Second, strengthen regulatory oversight and law enforcement, and further solidify the responsibilities and obligations of all stakeholders. Ongoing inspections will be carried out to assess the implementation of AI labeling requirements, urging website platforms to fulfill their primary responsibilities and promote the AI labeling system to move from “basic implementation” toward “comprehensive and standardized implementation.” Website platforms that repeatedly refuse to rectify problems despite repeated supervision will be dealt with strictly in accordance with laws and regulations. Firm action will be taken against illegal and non-compliant activities, including the use of AI technologies to generate and synthesize false or harmful information, the perpetration of online fraud, and the provision of tools that undermine AI labeling.
Third, intensify public legal education and awareness-raising to enhance AI literacy across society.
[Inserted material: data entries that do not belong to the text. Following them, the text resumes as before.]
[config.mk]
export PLATFORM = sky130hd
export DESIGN_NAME = cic_decimator
export DESIGN_NICKNAME = d
export VERILOG_FILES = /design/src/rtl/cic_decimator.sv
export SDC_FILE = /design/constraint.sdc
export NUM_CORES = 1
export LEC_CHECK = 0
export CAP_MARGIN = 20
export CORE_MARGIN = 2
export CORE_UTILIZATION = 30
export CTS_BUF_LIST = sky130_fd_sc_hd__clkbuf_4 sky130_fd_sc_hd__clkbuf_8 sky130_fd_sc_hd__clkbuf_16
export DETAILED_ROUTE_END_ITERATION = 16
export GPL_TIMING_DRIVEN = 0
export HOLD_SLACK_MARGIN = 0.06
export PLACE_DENSITY = 0.54
export SLEW_MARGIN = 20
export SYNTH_ARGS = -nofsm -noshare
export SYNTH_HDL_FRONTEND = slang
export SYNTH_SLANG_ARGS = --single-unit
[constraint.sdc]
create_clock -name clk -period 16.95 [get_ports clk]
set_clock_uncertainty 0.05 [all_clocks]
set_input_delay 3.39 -clock clk [delete_from_list [all_inputs] [get_ports clk]]
set_output_delay 3.39 -clock clk [all_outputs]
set_load 0.005 [all_outputs]
[src/rtl/cic_decimator.sv]
// N-stage CIC decimator with runtime power-of-two rate, exact R^N gain normalisation
// (round half up, saturate) and a fixed N_STAGES+2 cycle accept-to-output latency.
module cic_decimator #(
  parameter int DATA_WIDTH = 16,
  parameter int N_STAGES   = 3,
  parameter int MAX_LOG2R  = 4
) (
  input  logic                         clk,
  input  logic                         rst_n,
  input  logic [2:0]                   dec_sel,
  input  logic                         valid_in,
  input  logic signed [DATA_WIDTH-1:0] x_in,
  output logic signed [DATA_WIDTH-1:0] x_out,
  output logic                         valid_out
);

  localparam int ACC_WIDTH = DATA_WIDTH + N_STAGES*MAX_LOG2R;
  localparam logic signed [ACC_WIDTH:0] SAT_HI = (ACC_WIDTH+1)'((1 << (DATA_WIDTH-1)) - 1);
  localparam logic signed [ACC_WIDTH:0] SAT_LO = ~SAT_HI;

  logic [2:0]                  dec_q;
  logic [MAX_LOG2R-1:0]        phase_q;
  logic signed [ACC_WIDTH-1:0] integ_q    [N_STAGES];
  logic signed [ACC_WIDTH-1:0] integ_d    [N_STAGES];
  logic signed [ACC_WIDTH-1:0] comb_q     [N_STAGES+1];
  logic signed [ACC_WIDTH-1:0] comb_prev_q[N_STAGES];
  logic signed [ACC_WIDTH-1:0] comb_d     [N_STAGES];
  logic [N_STAGES:0]           stb_q;
  logic signed [ACC_WIDTH:0]   rnd_q, rnd_d, rnd_sum, rnd_add;
  logic                        rnd_stb_q;
  logic signed [DATA_WIDTH-1:0] x_out_q, sat_d;
  logic                        valid_q;

  logic                        cfg_chg;
  logic                        phase_last;
  int unsigned                 log2r;
  int unsigned                 shamt;

  always_comb begin
    cfg_chg    = (dec_sel != dec_q);
    log2r      = (int'(dec_q) > MAX_LOG2R) ? MAX_LOG2R : int'(dec_q);
    shamt      = N_STAGES * log2r;
    phase_last = (32'(phase_q) == ((32'd1 << log2r) - 32'd1));

    // Integrator cascade settles combinationally so the decimated tap sees this sample.
    integ_d[0] = integ_q[0] + {{(ACC_WIDTH-DATA_WIDTH){x_in[DATA_WIDTH-1]}}, x_in};
    for (int unsigned k = 1; k < N_STAGES; k++) begin
      integ_d[k] = integ_q[k] + integ_d[k-1];
    end

    for (int unsigned k = 0; k < N_STAGES; k++) begin
      comb_d[k] = comb_q[k] - comb_prev_q[k];
    end

    rnd_add = (shamt == 0) ? '0 : ((ACC_WIDTH+1)'(1) <<< (shamt - 1));
    rnd_sum = {comb_q[N_STAGES][ACC_WIDTH-1], comb_q[N_STAGES]} + rnd_add;
    rnd_d   = rnd_sum >>> shamt;

    if (rnd_q > SAT_HI)      sat_d = SAT_HI[DATA_WIDTH-1:0];
    else if (rnd_q < SAT_LO) sat_d = SAT_LO[DATA_WIDTH-1:0];
    else                     sat_d = rnd_q[DATA_WIDTH-1:0];
  end

  always_ff @(posedge clk) begin
    if (!rst_n) begin
      dec_q     <= '0;
      phase_q   <= '0;
      stb_q     <= '0;
      rnd_q     <= '0;
      rnd_stb_q <= 1'b0;
      x_out_q   <= '0;
      valid_q   <= 1'b0;
      for (int unsigned k = 0; k < N_STAGES; k++) begin
        integ_q[k]     <= '0;
        comb_prev_q[k] <= '0;
      end
      for (int unsigned k = 0; k <= N_STAGES; k++) comb_q[k] <= '0;
    end else begin
      dec_q <= dec_sel;
      if (cfg_chg) begin
        // Rate change flushes all filter history; x_out deliberately keeps its last value.
        phase_q   <= '0;
        stb_q     <= '0;
        rnd_stb_q <= 1'b0;
        valid_q   <= 1'b0;
        for (int unsigned k = 0; k < N_STAGES; k++) begin
          integ_q[k]     <= '0;
          comb_prev_q[k] <= '0;
        end
        for (int unsigned k = 0; k <= N_STAGES; k++) comb_q[k] <= '0;
      end else begin
        if (valid_in) begin
          integ_q <= integ_d;
          phase_q <= phase_last ? '0 : phase_q + MAX_LOG2R'(1);
        end
        stb_q[0] <= valid_in && phase_last;
        if (valid_in && phase_last) comb_q[0] <= integ_d[N_STAGES-1];
        for (int unsigned k = 0; k < N_STAGES; k++) begin
          stb_q[k+1] <= stb_q[k];
          if (stb_q[k]) begin
            comb_q[k+1]    <= comb_d[k];
            comb_prev_q[k] <= comb_q[k];
          end
        end
        rnd_stb_q <= stb_q[N_STAGES];
        if (stb_q[N_STAGES]) rnd_q <= rnd_d;
        valid_q <= rnd_stb_q;
        if (rnd_stb_q) x_out_q <= sat_d;
      end
    end
  end

  assign x_out     = x_out_q;
  assign valid_out = valid_q;

endmodule

==> results.json, run 1 <==
{
  "track_usage": 0.141,
  "tns_ns": 0,
  "crit_slowest_cell": "clkdlybuf4s50_1",
  "yosysWarnings": 0,
  "drt.antenna.violating_nets": 0,
  "cts_hold_buf": 0,
  "numPortBuffers": 37,
  "totalWireLength_mm": 54.9,
  "synth_area_leaders": "edfxtp_1 22%, dfxtp_1 15%, ha_1 11%",
  "drv_cap": 0,
  "n_antenna_cell": 0,
  "synth_top_cell_by_area": "edfxtp_1",
  "synth_edf_count": 168,
  "cts_buffers": 39,
  "io_pins": 39,
  "std_cell_rows": 101,
  "status": "complete, no violations",
  "total_power_mw": 2.21,
  "rsz0062_at_grt": "no",
  "synth-seq-area-share": 0.370,
  "yosys_most_used_dff": "dfxtp_1",
  "wl_per_cell_um": 15.3,
  "synthArstFlopShare": 0,
  "grt_antenna_before_repair": 1,
  "critPathRequiredTime_ns": 17.21,
  "cts_tree": "done",
  "initial_core_util": 0.302,
  "worst_ir_drop_vdd_v": 0.0000518,
  "setup_viol": 0,
  "drv_slew": 0,
  "die_x_um": 280,
  "post-route-drc-count": 0,
  "ys_types": 90,
  "slew_headroom": 0.264,
  "period_share": 0.607,
  "synthCells": 2498,
  "nFillCells": 7913,
  "ctsResizeCount": 0,
  "yosysMostFrequentCell": "nor2_1",
  "dpl.hpwl_mm": 42.8,
  "cts.clk_slew.worst_paths_ns": 0.06,
  "cts_setup_buffers": 0,
  "cts_sinks": 338,
  "fp.dieArea_um2": 78200,
  "synth_area_um2": 22800,
  "syn-mean-instance-area_um2": 9.13,
  "crit_path_end_kind": "register",
  "p_per_area_nw_per_um2": 85.7,
  "finalHoldViolCount": 0,
  "p_leak_nw": 10.8,
  "cp_max_fo": 4,
  "fin_crit_ns": 10.29,
  "cts_root_buf": "clkbuf_16",
  "cp_slowest_stage_delay_ns": 0.50,
  "nNetsFinal": 2809,
  "hp-class": "reg -> reg",
  "grt_start_max_net_pins": 32,
  "drt_iter0_drc": 737,
  "grt_pass1_vias": 17189,
  "cts_buffer_depth": 3,
  "drt_first_pass_iters": 5,
  "coreArea_um2": 75600,
  "worst_slew_pin_slew_ns": 1.10,
  "synth_common_cells": "294 x nor2_1, 198 x ha_1, 170 x dfxtp_1",
  "via_count": 17576,
  "die_h_um": 280,
  "grt.overflow.total": 0,
  "worstSetupPathType": "in -> reg",
  "fmax_mhz": 97.2,
  "synthToLayoutAreaGrowth_pct": 13.2,
  "fin_cells": 3591,
  "synth_top_area_frac": 0.221,
  "cpMostUsedCell": "a21oi_1",
  "gp_congestion": 0.882,
  "htreeDepth": 2,
  "grt_first_pass_wirelength_mm": 89.7,
  "ys_seq_elements": 338,
  "crit_arrival_ns": 10.54,
  "worstSkewPairLatency_ns": 0.57,
  "dp_cells": 3518,
  "drive_above_1_share": 0.0478,
  "vias_per_cell": 4.89,
  "worstSetupStartpointType": "primary input"
}
state kept, by name (all words and copies together) (netlist names):
register	cells
comb_prev_q	84
comb_q	112
dec_q	3
integ_q	84
phase_q	4
rnd_q	29
rnd_stb_q	1
stb_q	4
valid_out	1
x_out	16
cell families (layout without fill, tap and decap cells):
family | count (synthesis) | in the layout | synth area share
AND/OR/NAND/NOR | 805 | 805 | 0.170
multiplexers | 131 | 131 | 0.0616
flip-flops | 338 | 338 | 0.370
other | 1 | 6 | 0.000164
buffers and inverters | 232 | 342 | 0.0382
AO/OA/AOI/OAI | 608 | 608 | 0.176
XOR/XNOR | 178 | 178 | 0.0687
adder cells (fa/ha/maj) | 205 | 205 | 0.115
per-layer routing:
layer / up-vias / GRT usage / routed length, µm
li1: 9144 / - / -
met3: 76 / 0.0208 / 1790
met4: 0 / 0.0392 / 1280
met2: 245 / 0.250 / 26500
met5: - / 0 / 0
met1: 8111 / 0.177 / 25400
worst max-delay path: cells and delay by family:
family | cells | cell delay (ns)
compound gates | 16 | 3.47
fa+ha+maj | 4 | 1.30
xor+xnor | 5 | 0.94
simple gates | 8 | 0.89
buf+inv | 2 | 0.57
path summary, 6_finish.rpt:
path,slack [ns],from,depth (start not counted),end
max,6.66,x_in[0],35,comb_q[0][27]
min,0.43,comb_q[2][23],2,comb_q[2][23]
max reg2reg,9.17,dec_q[2],23,rnd_q[22]
min reg2reg,0.43,comb_q[2][23],2,comb_q[2][23]
through the flow:
step | utilization | cell area (µm²) | hold slack, ns | worst slack [ns]
global placement | 0.323 | 24400 | 0.422 | 6.05
finish | 0.342 | 25800 | 0.433 | 6.66
detailed placement | 0.323 | 24400 | 0.422 | 6.06
CTS | 0.341 | 25800 | 0.439 | 6.63
global route | 0.342 | 25800 | 0.459 | 6.05
floorplan | - | 22800 | 0.389 | 7.82
cells in the final DEF (no fill, tap or decap), drive strengths merged, types with 37 or more instances in the layout:
cell type      synthesis  final
xnor2                 93     93
clkdlybuf4s50          0     37
nand2                131    131
a21oi                167    167
inv                  145    146
edfxtp               168    168
and2                  41     41
dfxtp                170    170
o21ai                135    135
xor2                  85     85
nand3                 57     57
nor2                 294    294
nor2b                108    108
nor3                  49     49
a21o                  83     83
ha                   198    198
clkbuf                71    127
mux2i                120    120
report_power, final:
group	total (mW)	internal, mW	switching [mW]
sequential	0.888	0.877	0.0110
combinational	0.449	0.188	0.261
clock	0.877	0.518	0.359
layout make-up:
class / count / area, µm² / share of cell area
multi-input cells: 1933 / 13500 / 0.524
flip-flops and latches: 338 / 8450 / 0.327
well taps: 978 / 1220 / 0.0474
clock buffers: 56 / 1170 / 0.0453
inverters: 145 / 544 / 0.0211
repair buffers: 38 / 398 / 0.0154
plain buffers: 87 / 328 / 0.0127
clock inverters: 16 / 184 / 0.00713
Note: power is estimated with default switching activity, not from simulation.
==> inputs of run 2 (changes only) <==
--- a/config.mk
+++ b/config.mk
@@ -12,7 +12,7 @@
 export DETAILED_ROUTE_END_ITERATION = 16
 export GPL_TIMING_DRIVEN = 0
 export HOLD_SLACK_MARGIN = 0.06
-export PLACE_DENSITY = 0.54
+export PLACE_DENSITY = 0.56
 export SLEW_MARGIN = 20
 export SYNTH_ARGS = -nofsm -noshare
 export SYNTH_HDL_FRONTEND = slang
==> constraint.sdc (replaced) <==
create_clock -name clk -period 8.8 [get_ports clk]
set_clock_uncertainty 0.05 [all_clocks]
set_input_delay 1.76 -clock clk [delete_from_list [all_inputs] [get_ports clk]]
set_output_delay 1.76 -clock clk [all_outputs]
set_load 0.005 [all_outputs]
==> run 2 against run 1 <==
  * Die area did not move
  * Cell area hardly changed
  * Sequential power increased by 93%
  * Largest cell class unchanged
Website platforms will be guided to deepen their understanding of the AI labeling system and to respond promptly to questions and concerns. Netizens will be encouraged to “proactively declare and proactively label” generated and synthesized content at the stage of content publication, and to provide feedback on labeling-related issues through various channels, thereby fostering a positive environment in which the whole of society jointly promotes the effective implementation of the AI labeling system.
Fourth, promote the formation of international consensus and actively contribute a Chinese approach to AI governance. In 2015, General Secretary Xi Jinping creatively proposed the concept of building a community with a shared future in cyberspace. In recent years, AI applications have become an increasingly important factor shaping cyberspace. It is therefore necessary to continuously deepen international dialogue and exchanges in cyberspace, promote international cooperation on AI safety governance on a global scale, and share experience from the development and practice of the AI labeling system. By working together with all countries to strike a balance between technological innovation and risk prevention, the global AI governance framework can be guided toward a more beneficial, safe, and equitable direction.
At the beginning of the new year, everything is renewed. Guided by Xi Jinping Thought on Socialism with Chinese Characteristics for a New Era, we will continue to study and implement General Secretary Xi Jinping’s important thinking on building China into a cyber power, firmly uphold the people-centered and “AI for good” philosophy of artificial intelligence development, and persistently promote the effective implementation of the AI labeling system. Through governance enabled by technology, we will provide solid safeguards for the healthy and orderly development of the AI industry and inject strong momentum into the building of a cyber power.